The output is the lines below from the one with "end else begin" through the one with "if (!act || a_done)", both included, printed exactly and with no other line.

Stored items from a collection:
-=-=-

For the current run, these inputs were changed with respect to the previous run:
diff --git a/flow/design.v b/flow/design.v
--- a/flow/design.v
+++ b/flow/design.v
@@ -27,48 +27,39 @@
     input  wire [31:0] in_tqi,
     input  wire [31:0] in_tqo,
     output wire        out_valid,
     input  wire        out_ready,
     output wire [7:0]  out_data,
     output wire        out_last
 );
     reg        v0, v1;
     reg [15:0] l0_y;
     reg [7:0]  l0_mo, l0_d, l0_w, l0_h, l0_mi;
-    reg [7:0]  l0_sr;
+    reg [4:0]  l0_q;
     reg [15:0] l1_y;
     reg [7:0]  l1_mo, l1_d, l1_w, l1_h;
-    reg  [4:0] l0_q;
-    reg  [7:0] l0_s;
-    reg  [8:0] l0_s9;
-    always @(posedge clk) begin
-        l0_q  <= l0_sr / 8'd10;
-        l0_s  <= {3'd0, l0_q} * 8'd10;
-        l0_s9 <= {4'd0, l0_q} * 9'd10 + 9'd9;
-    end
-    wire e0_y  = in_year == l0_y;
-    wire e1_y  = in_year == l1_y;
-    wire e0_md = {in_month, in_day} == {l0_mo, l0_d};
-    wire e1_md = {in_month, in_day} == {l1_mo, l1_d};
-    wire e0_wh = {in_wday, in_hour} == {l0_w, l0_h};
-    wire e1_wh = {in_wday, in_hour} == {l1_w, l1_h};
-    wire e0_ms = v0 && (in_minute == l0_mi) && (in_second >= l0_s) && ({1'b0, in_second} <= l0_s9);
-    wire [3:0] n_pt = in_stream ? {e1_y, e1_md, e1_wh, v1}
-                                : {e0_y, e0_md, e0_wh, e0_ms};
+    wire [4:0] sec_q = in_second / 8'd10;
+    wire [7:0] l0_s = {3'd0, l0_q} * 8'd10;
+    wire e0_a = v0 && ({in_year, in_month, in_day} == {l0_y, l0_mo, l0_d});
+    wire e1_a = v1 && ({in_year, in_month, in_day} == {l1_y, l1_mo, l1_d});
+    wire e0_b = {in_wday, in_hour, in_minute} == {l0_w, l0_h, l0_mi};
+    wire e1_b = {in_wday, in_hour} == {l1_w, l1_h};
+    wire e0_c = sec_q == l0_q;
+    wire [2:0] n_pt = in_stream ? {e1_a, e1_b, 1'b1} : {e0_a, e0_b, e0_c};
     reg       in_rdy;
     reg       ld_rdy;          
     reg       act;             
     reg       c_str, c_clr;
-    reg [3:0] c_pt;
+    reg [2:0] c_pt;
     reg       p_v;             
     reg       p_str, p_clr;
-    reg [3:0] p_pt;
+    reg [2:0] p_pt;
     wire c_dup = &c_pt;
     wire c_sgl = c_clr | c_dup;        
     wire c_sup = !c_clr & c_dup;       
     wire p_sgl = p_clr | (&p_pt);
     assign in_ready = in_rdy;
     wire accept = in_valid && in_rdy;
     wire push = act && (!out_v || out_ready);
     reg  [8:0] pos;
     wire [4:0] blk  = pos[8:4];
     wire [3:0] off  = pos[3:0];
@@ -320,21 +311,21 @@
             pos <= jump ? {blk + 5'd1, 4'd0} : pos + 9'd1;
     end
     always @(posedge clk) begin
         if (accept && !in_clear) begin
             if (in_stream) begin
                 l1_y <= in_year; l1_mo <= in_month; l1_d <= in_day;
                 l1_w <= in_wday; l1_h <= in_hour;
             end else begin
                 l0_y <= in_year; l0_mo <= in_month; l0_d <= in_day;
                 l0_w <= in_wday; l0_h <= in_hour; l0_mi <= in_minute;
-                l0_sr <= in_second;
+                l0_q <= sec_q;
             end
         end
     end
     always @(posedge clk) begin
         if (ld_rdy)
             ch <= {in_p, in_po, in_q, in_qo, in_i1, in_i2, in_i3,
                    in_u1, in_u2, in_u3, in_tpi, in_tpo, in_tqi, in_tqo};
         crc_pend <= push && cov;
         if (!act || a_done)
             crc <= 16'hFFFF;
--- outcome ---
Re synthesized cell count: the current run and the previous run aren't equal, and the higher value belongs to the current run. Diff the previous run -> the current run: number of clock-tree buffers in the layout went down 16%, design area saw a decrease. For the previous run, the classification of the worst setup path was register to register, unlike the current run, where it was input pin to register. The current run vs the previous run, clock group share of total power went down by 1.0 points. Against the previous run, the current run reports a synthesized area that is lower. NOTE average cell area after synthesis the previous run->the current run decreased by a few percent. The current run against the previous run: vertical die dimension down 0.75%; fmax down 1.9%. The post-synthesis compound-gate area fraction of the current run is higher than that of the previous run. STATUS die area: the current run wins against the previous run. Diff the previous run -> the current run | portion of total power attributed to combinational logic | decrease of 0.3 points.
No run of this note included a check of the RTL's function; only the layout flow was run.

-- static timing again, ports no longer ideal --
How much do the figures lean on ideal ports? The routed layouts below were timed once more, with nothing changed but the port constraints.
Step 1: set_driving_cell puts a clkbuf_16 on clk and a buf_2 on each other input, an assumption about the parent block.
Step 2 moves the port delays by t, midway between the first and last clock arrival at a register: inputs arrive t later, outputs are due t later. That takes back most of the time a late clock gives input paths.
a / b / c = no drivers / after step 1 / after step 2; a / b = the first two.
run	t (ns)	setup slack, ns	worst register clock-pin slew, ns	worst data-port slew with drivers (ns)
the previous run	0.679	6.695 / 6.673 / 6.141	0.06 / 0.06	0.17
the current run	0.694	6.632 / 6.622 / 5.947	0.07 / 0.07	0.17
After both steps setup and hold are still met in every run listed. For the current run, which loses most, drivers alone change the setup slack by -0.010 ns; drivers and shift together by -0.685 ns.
What follows belongs to an exercise in optimizing a design on an open flow for small area, a short achievable clock period and few clock cycles; a production flow would make more cautious choices.
Where RTL was checked, it was by simulation tests only, not by an equivalence proof against the original.
No activity file was given, so power comes from the tool's default toggle rates.

==> run a <==
==> flow/design.v (excerpt) <==
module dot_core (
    input  wire        clk,
    input  wire        rst,           
    input  wire        op_valid,
    output wire        op_ready,
    input  wire [4:0]  op,
    input  wire [7:0]  arg_x,         
    input  wire [7:0]  arg_y,         
    input  wire        arg_state,
    input  wire [7:0]  arg_width,
    input  wire [7:0]  arg_height,
    input  wire [7:0]  arg_rows,      
    input  wire [7:0]  arg_addr,
    input  wire [7:0]  arg_data,
    input  wire [15:0] arg_level,     
    input  wire [7:0]  arg_button,
    input  wire [15:0] arg_fps,
    output reg         done,
    output reg         refused,
    output wire [31:0] result,
    output wire [7:0]  spr_addr,
    input  wire [7:0]  spr_data,
    input  wire        in_left,
    input  wire        in_right,
    input  wire [31:0] now_ms,
    output reg         din,
    output reg         sclk,
    output reg         cs_n
);
    localparam [4:0] OP_CLEAR      = 5'h01;
    localparam [4:0] OP_FILL       = 5'h02;
    localparam [4:0] OP_SETPIXEL   = 5'h03;
    localparam [4:0] OP_GETPIXEL   = 5'h04;
    localparam [4:0] OP_DRAWSPRITE = 5'h05;
    localparam [4:0] OP_SENDCMD    = 5'h09;
    localparam [4:0] OP_BEGIN      = 5'h0A;
    localparam [4:0] OP_SHOW       = 5'h0B;
    localparam [4:0] OP_SETBRIGHT  = 5'h0C;
    localparam [4:0] OP_UPDATE     = 5'h10;
    localparam [4:0] OP_PRESSED    = 5'h11;
    localparam [4:0] OP_RELEASED   = 5'h12;
    localparam [4:0] OP_HELD       = 5'h13;
    localparam [4:0] OP_CHORD      = 5'h14;
    localparam [4:0] OP_HOLDTIME   = 5'h15;
    localparam [4:0] OP_WAITFRAME  = 5'h18;
    localparam [4:0] OP_FRAMECOUNT = 5'h19;
    localparam [7:0] INTENSITY_DEFAULT = 8'h08;
    function [15:0] sub16;
        input [15:0] a, b;
        reg [15:0] g, p;
  ...
clock: 30.0 ns
lec_check: 0
abc_area: 1
cap_margin: 20
core_margin: 2
core_utilization: 70
cts_buf_list: sky130_fd_sc_hd__clkbuf_8
cts_cluster_size: 20
place_density: 0.8
slew_margin: 20
standard.sh (not shown) runs the stock make flow with config.mk's settings and CLKGATE_MAP_FILE= SYNTH_SCRIPT=/design/flow/synth_recipe.tcl, a recipe that flattens the netlist after the stock synthesis.
==> flow/flow/run.sh <==
#!/bin/bash
# The standard layout, with a plain buffer cell on every input and output
# port in place of the delay cell that buffer_ports picks by default.
set -euo pipefail
export BUFFER_PORTS_ARGS="-buffer_cell sky130_fd_sc_hd__buf_1"
bash standard.sh > standard.log 2>&1
==> inputs of run b, as changes to run a <==
--- a/flow/design.v
+++ b/flow/design.v
@@ -151,18 +151,18 @@
     wire [9:0] d_q;
     wire [7:0] b_inc = b_q + 8'd1;
     wire [7:0] h_dec = height_q - 8'd1;
     always @(posedge clk) begin
         if (rdy) begin
             op_q      <= op;
-            state_q   <= (op[4] | op[3]) ? in_left : arg_state;
+            state_q   <= arg_state;
             a_q       <= op[3] ? (op[4] ? arg_fps[7:0]  : arg_addr)
                                : (op[4] ? now_ms[7:0]   : arg_x);
             b_q       <= op[3] ? (op[4] ? arg_fps[15:8] : (op[2] ? bright : arg_data))
                                : (op[4] ? now_ms[15:8]  : arg_y);
-            width_q   <= (op[4] | op[3]) ? {3'b000, in_right} : arg_width[3:0];
+            width_q   <= arg_width[3:0];
             height_q  <= arg_height;
             spr_bad_q <= wide | lt8(arg_rows, arg_height);
             res_hi_q  <= (op == OP_FRAMECOUNT);
             btn_q     <= {!(btn_l | btn_r), btn_r};
         end else if (spr_step) begin
             b_q      <= b_inc;
@@ -185,36 +185,26 @@
             OP_PRESSED, OP_RELEASED, OP_HELD, OP_CHORD: one_cycle = 1'b1;
             OP_GETPIXEL, OP_DRAWSPRITE, OP_SENDCMD, OP_BEGIN, OP_SHOW,
             OP_SETBRIGHT, OP_HOLDTIME, OP_WAITFRAME, OP_FRAMECOUNT: one_cycle = 1'b0;
             default: begin one_cycle = 1'b1; bad_op = 1'b1; end
         endcase
     end
-    wire pend_upd_w = pend && (op_q == OP_UPDATE);
-    wire smp_left   = state_q;
-    wire smp_right  = width_q[0];
-    wire cur_l  = pend_upd_w ? smp_left  : curr_left;
-    wire cur_r  = pend_upd_w ? smp_right : curr_right;
-    wire lst_l  = pend_upd_w ? curr_left  : last_left;
-    wire lst_r  = pend_upd_w ? curr_right : last_right;
-    wire latch_now = (smp_left && smp_right) ? 1'b1 :
-                     (!smp_left && !smp_right) ? 1'b0 : chord_latch;
-    wire latch  = pend_upd_w ? latch_now : chord_latch;
-    wire chord_now  = cur_l && cur_r;
-    wire chord_last = lst_l && lst_r;
+    wire chord_now  = curr_left && curr_right;
+    wire chord_last = last_left && last_right;
     reg [15:0] q_result;
     always @(*) begin
         q_result = 16'h0;
         case (op)
-            OP_PRESSED:  q_result[0] = (btn_l & cur_l & !lst_l & !cur_r) |
-                                       (btn_r & cur_r & !lst_r & !cur_l) |
+            OP_PRESSED:  q_result[0] = (btn_l & curr_left & !last_left & !curr_right) |
+                                       (btn_r & curr_right & !last_right & !curr_left) |
                                        (btn_c & chord_now & !chord_last);
-            OP_RELEASED: q_result[0] = (btn_l & lst_l & !cur_l & !latch) |
-                                       (btn_r & lst_r & !cur_r & !latch) |
+            OP_RELEASED: q_result[0] = (btn_l & last_left & !curr_left & !chord_latch) |
+                                       (btn_r & last_right & !curr_right & !chord_latch) |
                                        (btn_c & chord_last & !chord_now);
-            OP_HELD:     q_result[0] = (btn_l & cur_l & !cur_r) |
-                                       (btn_r & cur_r & !cur_l) |
+            OP_HELD:     q_result[0] = (btn_l & curr_left & !curr_right) |
+                                       (btn_r & curr_right & !curr_left) |
                                        (btn_c & chord_now);
             OP_CHORD:    q_result[0] = chord_now;
             default: ;
         endcase
     end
     wire [15:0] hold_g  = btn_q[0] ? right_hold_g : left_hold_g;
@@ -228,14 +218,13 @@
     end
     wire pend_clear = pend && (op_q == OP_CLEAR || op_q == OP_FILL || op_q == OP_BEGIN);
     wire pend_set   = pend && (op_q == OP_SETPIXEL);
     wire pend_get   = pend && (op_q == OP_GETPIXEL);
     wire pend_hold  = pend && (op_q == OP_HOLDTIME);
     wire pend_fc    = pend && (op_q == OP_FRAMECOUNT);
-    wire pend_upd   = pend_upd_w;
-    wire pend_begin = pend && (op_q == OP_BEGIN);
+    wire pend_upd   = pend && (op_q == OP_UPDATE);
     wire pend_cmd   = pend && (op_q == OP_SENDCMD || op_q == OP_SETBRIGHT ||
                                op_q == OP_SHOW || op_q == OP_BEGIN);
     wire pend_wf    = pend && (op_q == OP_WAITFRAME);
     wire in_range = (a_q[7:3] == 5'd0) && (b_q[7:3] == 5'd0);
     wire fill_val = (op_q == OP_FILL) ? state_q : 1'b0;
     reg        tx_act;
@@ -393,27 +382,15 @@
                 refused <= 1'b0;
                 res_lo  <= pend_get  ? {15'h0, in_range & fb_row[a_q[2:0]]} :
                            pend_hold ? hold_ms : frame_counter[15:0];
                 rdy     <= 1'b1;
             end
             if (pend_upd) begin
-                last_left      <= curr_left;
-                last_right     <= curr_right;
-                curr_left      <= smp_left;
-                curr_right     <= smp_right;
-                chord_latch    <= latch_now;
                 last_sample_ts <= {b_q, a_q};
-                if (!smp_left)  left_hold_g  <= {b_q, a_q};
-                if (!smp_right) right_hold_g <= {b_q, a_q};
-            end
-            if (pend_begin) begin
-                curr_left   <= smp_left;
-                curr_right  <= smp_right;
-                last_left   <= smp_left;
-                last_right  <= smp_right;
-                chord_latch <= latch_now;
+                if (!curr_left)  left_hold_g  <= {b_q, a_q};
+                if (!curr_right) right_hold_g <= {b_q, a_q};
             end
             if (spr_act) begin
                 if (spr_end) begin
                     spr_act <= 1'b0;
                     sy      <= 8'h0;
                     if (spr_skip || sy == 8'd0) begin
@@ -432,12 +409,28 @@
             end
             if (acc) begin
                 rdy     <= one_cycle;
                 done    <= one_cycle;
                 refused <= bad_op;
                 res_lo  <= q_result;
+                if (op == OP_UPDATE) begin
+                    last_left      <= curr_left;
+                    last_right     <= curr_right;
+                    curr_left      <= in_left;
+                    curr_right     <= in_right;
+                    if (in_left && in_right)        chord_latch <= 1'b1;
+                    else if (!in_left && !in_right) chord_latch <= 1'b0;
+                end
+                if (op == OP_BEGIN) begin
+                    curr_left  <= in_left;
+                    curr_right <= in_right;
+                    last_left  <= in_left;
+                    last_right <= in_right;
+                    if (in_left && in_right)        chord_latch <= 1'b1;
+                    else if (!in_left && !in_right) chord_latch <= 1'b0;
+                end
                 if (op == OP_DRAWSPRITE) spr_act <= 1'b1;
             end
             if (pend_cmd) begin
                 cs_n     <= 1'b0;
                 tx_act   <= 1'b1;
                 tx_part  <= 2'd0;
==> flow/flow/run.sh (replaced) <==
#!/bin/bash
# The standard layout, with plain buffer cells on the ports (see
# ports.tcl) in place of the delay cell that buffer_ports picks by default.
set -euo pipefail
export DONT_BUFFER_PORTS=1
export PRE_GLOBAL_PLACE_TCL="$(pwd)/flow/ports.tcl"
bash standard.sh > standard.log 2>&1
==> flow/flow/ports.tcl (new file) <==
# Port buffers: a buf_4 on every input, a buf_1 on every output.
buffer_ports -inputs -buffer_cell sky130_fd_sc_hd__buf_4
buffer_ports -outputs -buffer_cell sky130_fd_sc_hd__buf_1
==> flow/config.mk (replaced) <==
export PLATFORM = sky130hd
export DESIGN_NAME = dot_core
export DESIGN_NICKNAME = dot_core
export VERILOG_FILES = /design/flow/design.v
export SDC_FILE = /design/flow/constraint.sdc
export NUM_CORES = 4
export LEC_CHECK = 0
export ABC_AREA = 1
export CAP_MARGIN = 20
export CORE_MARGIN = 2
export CORE_UTILIZATION = 40
export SLEW_MARGIN = 20
==> inputs of run c, as changes to run a <==
==> flow/flow/run.sh (replaced) <==
#!/bin/bash
# The standard layout, with a plain buffer cell on every input and output
# port in place of the delay cell that buffer_ports picks by default.
set -euo pipefail
export BUFFER_PORTS_ARGS="-buffer_cell sky130_fd_sc_hd__buf_2"
bash standard.sh > standard.log 2>&1
--- a/flow/config.mk
+++ b/flow/config.mk
@@ -6,10 +6,8 @@
 export NUM_CORES = 4
 export LEC_CHECK = 0
 export ABC_AREA = 1
 export CAP_MARGIN = 20
 export CORE_MARGIN = 2
 export CORE_UTILIZATION = 70
-export CTS_BUF_LIST = sky130_fd_sc_hd__clkbuf_8
-export CTS_CLUSTER_SIZE = 20
 export PLACE_DENSITY = 0.8
 export SLEW_MARGIN = 20
==> impl_metrics.tcl <==
set metrics [dict create \
    path_cells "ha_1, nand2_1, o41ai_1, nand3_1, a2111oi_0, nor2_1, nand2_2, nand2_2, nor2_1" \
    postSynthCellCount 2267 \
    leakagePower_nw 7.56 \
    fin_crit_ps 7940 \
    use_met1_pct 33.6 \
    status "no timing/DRC/antenna violations" \
    crit_family "compound AO/OA/AOI/OAI gates" \
    wire_per_inst_um 20.4 \
]
That was run b.
This design comes from an exercise in tuning for small area, a short achievable clock period and few clock cycles per item on the open sky130 flow, not from production work.
In this exercise RTL edits were held to simulation tests only and were not proved equivalent to the original.
Power and IR drop assume default switching activity.

==> flow/design.v (excerpt) <==
module ppc_decode (
    input  wire         clk,
    input  wire         rst,         
    input  wire         wr_en,
    input  wire [7:0]   wr_addr,
    input  wire [31:0]  wr_data,
    output wire         busy,
    output wire [11:0]  status,
    output wire [31:0]  bits,
    output wire [127:0] fval,
    output wire [9:0]   cmdf
);
Settings: LEC_CHECK=0, CAP_MARGIN=20, CORE_MARGIN=2, CORE_UTILIZATION=40, CTS_CLUSTER_DIAMETER=100, CTS_CLUSTER_SIZE=26, PLACE_DENSITY=0.6, SLEW_MARGIN=20, TNS_END_PERCENT=10; clock period 10.0 ns.
standard.sh (not shown) runs the stock make flow with config.mk's settings and CLKGATE_MAP_FILE= SYNTH_SCRIPT=/design/flow/synth_recipe.tcl, a recipe that flattens the netlist after the stock synthesis.
==> flow/flow/run.sh <==
#!/bin/bash
# Standard ORFS layout (the standard.sh), with the timing repair steps
# asked to leave a larger setup margin so that they size the design for a
# shorter period than the 10 ns clock requires. Constraints are unchanged.
set -euo pipefail
export SETUP_SLACK_MARGIN=${SETUP_MARGIN_NS:-7}
bash standard.sh > orfs_make.log 2>&1
Testbench counts at the start, summed over its fixed seeds: cycles 21,268, decodes 384.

-=-=-

__Response to the exercise__.
             end else begin
                 l0_y <= in_year; l0_mo <= in_month; l0_d <= in_day;
                 l0_w <= in_wday; l0_h <= in_hour; l0_mi <= in_minute;
-                l0_sr <= in_second;
+                l0_q <= sec_q;
             end
         end
     end
     always @(posedge clk) begin
         if (ld_rdy)
             ch <= {in_p, in_po, in_q, in_qo, in_i1, in_i2, in_i3,
                    in_u1, in_u2, in_u3, in_tpi, in_tpo, in_tqi, in_tqo};
         crc_pend <= push && cov;
         if (!act || a_done)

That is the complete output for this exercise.